*Requirement:* Where a line contains the word "halt", copy that line from the records below.

Excerpted records Block Start

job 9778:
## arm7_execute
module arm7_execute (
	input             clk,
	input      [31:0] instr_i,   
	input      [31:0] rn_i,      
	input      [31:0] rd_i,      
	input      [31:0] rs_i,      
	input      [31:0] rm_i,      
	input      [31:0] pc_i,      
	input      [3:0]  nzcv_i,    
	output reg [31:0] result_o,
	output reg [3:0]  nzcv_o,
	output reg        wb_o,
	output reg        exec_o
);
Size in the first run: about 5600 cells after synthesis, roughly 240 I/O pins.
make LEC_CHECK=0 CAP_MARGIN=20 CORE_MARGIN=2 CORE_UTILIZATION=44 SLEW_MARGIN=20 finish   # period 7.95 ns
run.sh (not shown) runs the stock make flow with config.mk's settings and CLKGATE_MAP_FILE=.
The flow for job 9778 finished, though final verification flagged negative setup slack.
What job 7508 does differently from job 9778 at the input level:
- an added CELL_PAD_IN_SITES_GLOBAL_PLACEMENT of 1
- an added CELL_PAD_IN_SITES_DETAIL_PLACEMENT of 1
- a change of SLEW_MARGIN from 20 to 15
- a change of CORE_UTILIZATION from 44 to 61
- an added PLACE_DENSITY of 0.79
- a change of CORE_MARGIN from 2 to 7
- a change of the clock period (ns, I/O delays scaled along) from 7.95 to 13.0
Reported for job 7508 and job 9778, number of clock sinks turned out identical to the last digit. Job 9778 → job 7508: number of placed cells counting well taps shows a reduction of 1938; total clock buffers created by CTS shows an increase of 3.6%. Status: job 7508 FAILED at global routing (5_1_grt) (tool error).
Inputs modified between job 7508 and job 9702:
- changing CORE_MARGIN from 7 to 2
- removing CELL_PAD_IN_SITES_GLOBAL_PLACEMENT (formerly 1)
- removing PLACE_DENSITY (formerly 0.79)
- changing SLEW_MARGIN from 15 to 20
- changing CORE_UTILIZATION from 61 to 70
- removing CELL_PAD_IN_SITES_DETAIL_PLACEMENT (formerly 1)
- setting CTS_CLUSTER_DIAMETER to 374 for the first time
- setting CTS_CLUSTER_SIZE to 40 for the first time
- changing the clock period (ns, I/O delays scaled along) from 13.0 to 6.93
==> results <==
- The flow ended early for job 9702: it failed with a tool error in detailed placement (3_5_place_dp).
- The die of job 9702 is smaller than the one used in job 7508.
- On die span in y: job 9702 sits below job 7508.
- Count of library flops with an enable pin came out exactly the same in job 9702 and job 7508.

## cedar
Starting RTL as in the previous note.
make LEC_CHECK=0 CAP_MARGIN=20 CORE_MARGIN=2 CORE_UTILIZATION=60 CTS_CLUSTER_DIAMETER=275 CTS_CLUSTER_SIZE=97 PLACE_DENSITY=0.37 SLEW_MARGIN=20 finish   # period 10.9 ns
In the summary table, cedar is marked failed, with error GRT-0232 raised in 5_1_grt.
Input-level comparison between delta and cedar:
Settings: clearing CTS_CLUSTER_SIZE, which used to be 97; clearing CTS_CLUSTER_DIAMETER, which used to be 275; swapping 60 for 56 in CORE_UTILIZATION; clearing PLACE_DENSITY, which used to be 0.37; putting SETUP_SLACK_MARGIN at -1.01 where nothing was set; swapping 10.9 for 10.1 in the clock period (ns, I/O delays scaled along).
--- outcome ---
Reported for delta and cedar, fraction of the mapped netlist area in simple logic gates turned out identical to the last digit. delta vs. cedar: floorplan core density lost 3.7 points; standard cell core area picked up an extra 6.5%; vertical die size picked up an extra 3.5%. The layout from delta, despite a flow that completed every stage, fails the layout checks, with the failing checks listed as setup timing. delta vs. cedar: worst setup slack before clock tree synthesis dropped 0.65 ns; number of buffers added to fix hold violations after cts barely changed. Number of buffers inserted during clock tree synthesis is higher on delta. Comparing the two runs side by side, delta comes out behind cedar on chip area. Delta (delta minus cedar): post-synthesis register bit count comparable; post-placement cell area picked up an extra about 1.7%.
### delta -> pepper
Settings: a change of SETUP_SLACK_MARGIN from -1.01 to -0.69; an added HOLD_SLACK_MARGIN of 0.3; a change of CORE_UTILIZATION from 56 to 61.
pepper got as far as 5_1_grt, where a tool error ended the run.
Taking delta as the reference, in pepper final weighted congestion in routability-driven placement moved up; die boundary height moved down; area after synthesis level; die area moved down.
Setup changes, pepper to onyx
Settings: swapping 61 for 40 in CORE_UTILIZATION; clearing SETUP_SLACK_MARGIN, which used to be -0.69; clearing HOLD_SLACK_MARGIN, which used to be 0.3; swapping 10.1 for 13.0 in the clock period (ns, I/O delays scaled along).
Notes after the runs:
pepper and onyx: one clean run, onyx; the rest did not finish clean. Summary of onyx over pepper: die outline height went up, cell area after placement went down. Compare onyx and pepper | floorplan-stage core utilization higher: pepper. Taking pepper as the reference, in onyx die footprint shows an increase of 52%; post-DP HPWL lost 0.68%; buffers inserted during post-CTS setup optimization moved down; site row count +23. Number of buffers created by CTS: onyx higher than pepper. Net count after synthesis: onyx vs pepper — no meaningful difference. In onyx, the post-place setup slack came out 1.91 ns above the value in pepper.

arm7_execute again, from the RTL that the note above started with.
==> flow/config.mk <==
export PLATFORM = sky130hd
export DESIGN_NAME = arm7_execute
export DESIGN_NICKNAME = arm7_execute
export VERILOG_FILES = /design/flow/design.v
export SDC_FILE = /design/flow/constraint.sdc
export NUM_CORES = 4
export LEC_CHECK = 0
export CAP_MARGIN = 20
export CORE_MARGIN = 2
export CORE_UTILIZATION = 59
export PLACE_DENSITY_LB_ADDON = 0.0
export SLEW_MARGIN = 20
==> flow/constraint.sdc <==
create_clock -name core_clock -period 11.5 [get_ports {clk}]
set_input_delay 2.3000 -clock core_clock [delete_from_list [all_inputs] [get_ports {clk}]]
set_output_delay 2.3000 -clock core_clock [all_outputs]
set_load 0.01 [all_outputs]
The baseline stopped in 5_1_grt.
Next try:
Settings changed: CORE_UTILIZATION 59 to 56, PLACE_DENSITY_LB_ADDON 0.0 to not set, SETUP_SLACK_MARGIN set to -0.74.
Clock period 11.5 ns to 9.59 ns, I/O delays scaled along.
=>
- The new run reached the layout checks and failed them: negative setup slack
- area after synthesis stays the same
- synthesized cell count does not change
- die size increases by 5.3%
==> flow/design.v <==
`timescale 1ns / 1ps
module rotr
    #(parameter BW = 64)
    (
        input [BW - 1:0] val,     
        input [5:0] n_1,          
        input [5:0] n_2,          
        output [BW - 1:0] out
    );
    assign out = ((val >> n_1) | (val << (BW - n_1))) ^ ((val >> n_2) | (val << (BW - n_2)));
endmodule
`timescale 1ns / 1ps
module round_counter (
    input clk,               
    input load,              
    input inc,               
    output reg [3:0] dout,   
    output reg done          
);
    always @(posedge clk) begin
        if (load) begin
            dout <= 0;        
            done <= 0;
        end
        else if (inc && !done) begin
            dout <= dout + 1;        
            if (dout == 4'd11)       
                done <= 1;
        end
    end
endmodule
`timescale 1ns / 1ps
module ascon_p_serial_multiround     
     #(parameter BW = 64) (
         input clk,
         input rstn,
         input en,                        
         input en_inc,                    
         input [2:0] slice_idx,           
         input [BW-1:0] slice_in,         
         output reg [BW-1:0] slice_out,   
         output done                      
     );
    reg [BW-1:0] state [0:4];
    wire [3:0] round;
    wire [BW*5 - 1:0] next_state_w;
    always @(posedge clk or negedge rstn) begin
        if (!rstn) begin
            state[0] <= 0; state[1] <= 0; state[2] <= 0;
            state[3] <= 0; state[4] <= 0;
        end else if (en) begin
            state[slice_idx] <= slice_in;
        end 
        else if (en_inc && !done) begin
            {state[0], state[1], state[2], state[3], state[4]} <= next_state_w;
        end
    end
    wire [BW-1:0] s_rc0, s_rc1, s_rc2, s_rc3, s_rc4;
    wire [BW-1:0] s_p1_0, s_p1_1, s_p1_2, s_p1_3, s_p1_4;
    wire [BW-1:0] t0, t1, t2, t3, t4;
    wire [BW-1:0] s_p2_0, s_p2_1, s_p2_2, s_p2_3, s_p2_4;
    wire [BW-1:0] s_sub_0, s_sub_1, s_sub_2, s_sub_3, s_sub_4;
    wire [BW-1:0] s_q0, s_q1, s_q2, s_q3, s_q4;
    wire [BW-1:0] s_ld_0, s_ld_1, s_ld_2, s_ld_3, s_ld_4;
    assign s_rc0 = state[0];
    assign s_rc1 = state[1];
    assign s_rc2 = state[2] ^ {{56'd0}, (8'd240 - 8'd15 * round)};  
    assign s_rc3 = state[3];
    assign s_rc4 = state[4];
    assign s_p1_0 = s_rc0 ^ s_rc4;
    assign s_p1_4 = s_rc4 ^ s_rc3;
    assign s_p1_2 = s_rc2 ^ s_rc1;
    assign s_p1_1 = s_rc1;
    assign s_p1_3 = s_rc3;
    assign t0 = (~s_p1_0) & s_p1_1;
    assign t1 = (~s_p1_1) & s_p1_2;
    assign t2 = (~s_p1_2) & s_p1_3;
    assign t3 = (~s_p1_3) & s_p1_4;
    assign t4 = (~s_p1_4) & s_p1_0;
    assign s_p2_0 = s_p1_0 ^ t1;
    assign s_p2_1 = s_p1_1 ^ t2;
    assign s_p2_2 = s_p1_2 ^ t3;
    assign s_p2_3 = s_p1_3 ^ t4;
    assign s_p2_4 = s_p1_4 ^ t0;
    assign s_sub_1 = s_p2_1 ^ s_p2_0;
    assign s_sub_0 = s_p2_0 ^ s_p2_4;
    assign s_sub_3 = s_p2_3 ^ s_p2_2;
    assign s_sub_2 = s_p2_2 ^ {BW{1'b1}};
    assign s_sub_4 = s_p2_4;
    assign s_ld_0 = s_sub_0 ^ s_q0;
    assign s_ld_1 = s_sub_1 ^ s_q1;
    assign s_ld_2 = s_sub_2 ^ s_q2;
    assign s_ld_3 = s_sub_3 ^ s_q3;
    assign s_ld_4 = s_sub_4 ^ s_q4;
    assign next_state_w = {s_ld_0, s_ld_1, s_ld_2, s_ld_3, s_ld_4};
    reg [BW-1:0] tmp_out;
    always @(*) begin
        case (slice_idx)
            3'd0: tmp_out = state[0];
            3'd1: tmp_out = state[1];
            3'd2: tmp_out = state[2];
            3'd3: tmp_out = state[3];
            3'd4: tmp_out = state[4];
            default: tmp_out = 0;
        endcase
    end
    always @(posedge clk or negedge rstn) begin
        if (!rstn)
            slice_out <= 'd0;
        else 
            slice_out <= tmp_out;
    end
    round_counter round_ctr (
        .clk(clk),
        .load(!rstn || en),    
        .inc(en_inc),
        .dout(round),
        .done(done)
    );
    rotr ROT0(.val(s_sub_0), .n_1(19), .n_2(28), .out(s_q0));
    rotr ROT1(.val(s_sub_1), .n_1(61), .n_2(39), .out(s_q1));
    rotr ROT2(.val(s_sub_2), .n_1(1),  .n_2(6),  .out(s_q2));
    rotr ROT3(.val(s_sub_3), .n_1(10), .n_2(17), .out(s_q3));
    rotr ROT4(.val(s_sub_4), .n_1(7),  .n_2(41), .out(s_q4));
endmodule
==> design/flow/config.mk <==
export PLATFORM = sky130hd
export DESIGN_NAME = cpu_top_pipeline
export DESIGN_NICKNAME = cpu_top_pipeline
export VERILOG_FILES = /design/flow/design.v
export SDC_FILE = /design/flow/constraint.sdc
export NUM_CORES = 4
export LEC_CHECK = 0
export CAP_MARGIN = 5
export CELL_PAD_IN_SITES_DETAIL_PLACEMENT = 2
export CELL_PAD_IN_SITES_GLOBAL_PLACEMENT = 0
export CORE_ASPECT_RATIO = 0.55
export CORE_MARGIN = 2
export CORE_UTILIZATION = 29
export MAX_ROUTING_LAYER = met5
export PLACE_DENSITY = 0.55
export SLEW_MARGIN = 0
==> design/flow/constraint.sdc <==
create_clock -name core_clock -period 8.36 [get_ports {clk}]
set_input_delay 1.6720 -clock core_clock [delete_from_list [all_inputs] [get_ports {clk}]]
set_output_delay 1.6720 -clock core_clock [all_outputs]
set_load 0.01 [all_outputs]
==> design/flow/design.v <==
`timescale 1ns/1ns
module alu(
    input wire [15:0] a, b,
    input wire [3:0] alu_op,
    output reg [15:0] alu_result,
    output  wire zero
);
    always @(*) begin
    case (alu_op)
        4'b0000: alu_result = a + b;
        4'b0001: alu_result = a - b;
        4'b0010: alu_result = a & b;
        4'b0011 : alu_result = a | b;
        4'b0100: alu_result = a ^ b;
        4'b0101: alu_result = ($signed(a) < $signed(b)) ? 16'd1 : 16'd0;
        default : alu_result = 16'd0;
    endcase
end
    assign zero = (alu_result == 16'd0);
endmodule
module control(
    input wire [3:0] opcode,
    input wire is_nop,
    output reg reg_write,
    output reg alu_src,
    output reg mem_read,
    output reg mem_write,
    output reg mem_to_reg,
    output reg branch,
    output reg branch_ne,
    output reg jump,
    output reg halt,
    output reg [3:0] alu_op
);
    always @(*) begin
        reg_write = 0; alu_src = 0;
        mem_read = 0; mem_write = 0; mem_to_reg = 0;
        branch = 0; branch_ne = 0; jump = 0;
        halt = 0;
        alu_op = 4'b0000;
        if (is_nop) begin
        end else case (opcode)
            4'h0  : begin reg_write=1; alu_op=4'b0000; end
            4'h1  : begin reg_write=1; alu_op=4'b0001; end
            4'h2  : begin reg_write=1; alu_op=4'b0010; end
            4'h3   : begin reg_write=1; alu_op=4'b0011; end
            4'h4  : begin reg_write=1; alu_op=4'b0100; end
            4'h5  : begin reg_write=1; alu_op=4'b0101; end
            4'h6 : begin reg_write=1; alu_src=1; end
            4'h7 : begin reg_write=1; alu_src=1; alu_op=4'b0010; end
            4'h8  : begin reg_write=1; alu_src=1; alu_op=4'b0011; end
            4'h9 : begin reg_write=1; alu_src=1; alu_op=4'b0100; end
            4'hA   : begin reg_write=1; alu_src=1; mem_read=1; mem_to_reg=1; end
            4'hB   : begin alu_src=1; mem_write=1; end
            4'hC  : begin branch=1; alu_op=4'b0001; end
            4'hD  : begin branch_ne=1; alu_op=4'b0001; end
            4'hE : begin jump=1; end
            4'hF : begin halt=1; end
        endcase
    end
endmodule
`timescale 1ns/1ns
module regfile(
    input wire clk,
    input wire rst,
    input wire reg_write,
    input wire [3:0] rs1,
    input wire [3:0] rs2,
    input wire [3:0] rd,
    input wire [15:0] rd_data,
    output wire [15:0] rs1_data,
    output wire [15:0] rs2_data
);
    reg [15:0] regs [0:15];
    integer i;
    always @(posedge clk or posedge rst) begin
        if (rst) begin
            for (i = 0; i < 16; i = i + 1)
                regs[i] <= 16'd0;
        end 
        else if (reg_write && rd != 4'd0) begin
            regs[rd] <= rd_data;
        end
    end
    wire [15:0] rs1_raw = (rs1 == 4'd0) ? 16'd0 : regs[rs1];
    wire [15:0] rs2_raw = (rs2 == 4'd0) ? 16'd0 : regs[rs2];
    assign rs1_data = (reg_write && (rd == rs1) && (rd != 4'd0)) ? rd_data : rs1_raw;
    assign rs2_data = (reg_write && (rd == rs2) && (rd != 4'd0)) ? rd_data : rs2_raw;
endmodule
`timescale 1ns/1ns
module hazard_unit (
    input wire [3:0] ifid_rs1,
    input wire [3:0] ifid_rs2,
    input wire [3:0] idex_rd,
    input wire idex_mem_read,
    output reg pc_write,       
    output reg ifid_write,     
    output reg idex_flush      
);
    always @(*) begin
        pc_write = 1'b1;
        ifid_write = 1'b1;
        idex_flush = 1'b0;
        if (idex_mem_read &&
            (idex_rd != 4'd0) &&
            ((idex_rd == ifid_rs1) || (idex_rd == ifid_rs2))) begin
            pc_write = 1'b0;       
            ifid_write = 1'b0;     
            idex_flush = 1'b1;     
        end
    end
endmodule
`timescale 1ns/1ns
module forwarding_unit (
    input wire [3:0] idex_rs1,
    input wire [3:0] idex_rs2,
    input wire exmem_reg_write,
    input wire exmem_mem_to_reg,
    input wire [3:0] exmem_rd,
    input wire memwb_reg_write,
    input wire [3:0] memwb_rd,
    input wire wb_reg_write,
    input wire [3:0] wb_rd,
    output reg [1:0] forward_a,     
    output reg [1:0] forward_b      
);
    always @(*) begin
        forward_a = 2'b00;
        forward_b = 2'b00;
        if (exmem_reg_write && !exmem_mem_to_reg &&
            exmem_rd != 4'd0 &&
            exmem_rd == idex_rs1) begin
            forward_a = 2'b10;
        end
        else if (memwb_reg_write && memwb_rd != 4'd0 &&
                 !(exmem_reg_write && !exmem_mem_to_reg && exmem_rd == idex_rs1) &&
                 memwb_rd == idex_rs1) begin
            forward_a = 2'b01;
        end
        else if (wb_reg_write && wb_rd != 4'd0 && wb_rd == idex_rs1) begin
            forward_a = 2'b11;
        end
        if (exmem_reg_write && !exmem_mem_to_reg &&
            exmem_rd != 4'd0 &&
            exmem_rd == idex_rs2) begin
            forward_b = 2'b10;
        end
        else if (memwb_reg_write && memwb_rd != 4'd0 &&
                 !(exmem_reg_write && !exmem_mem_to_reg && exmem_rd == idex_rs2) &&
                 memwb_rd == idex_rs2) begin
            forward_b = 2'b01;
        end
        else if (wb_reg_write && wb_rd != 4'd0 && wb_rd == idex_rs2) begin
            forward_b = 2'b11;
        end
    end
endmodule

Excerpted records Block End

*Solved exercise:*
    output reg halt,
        halt = 0;
            4'hF : begin halt=1; end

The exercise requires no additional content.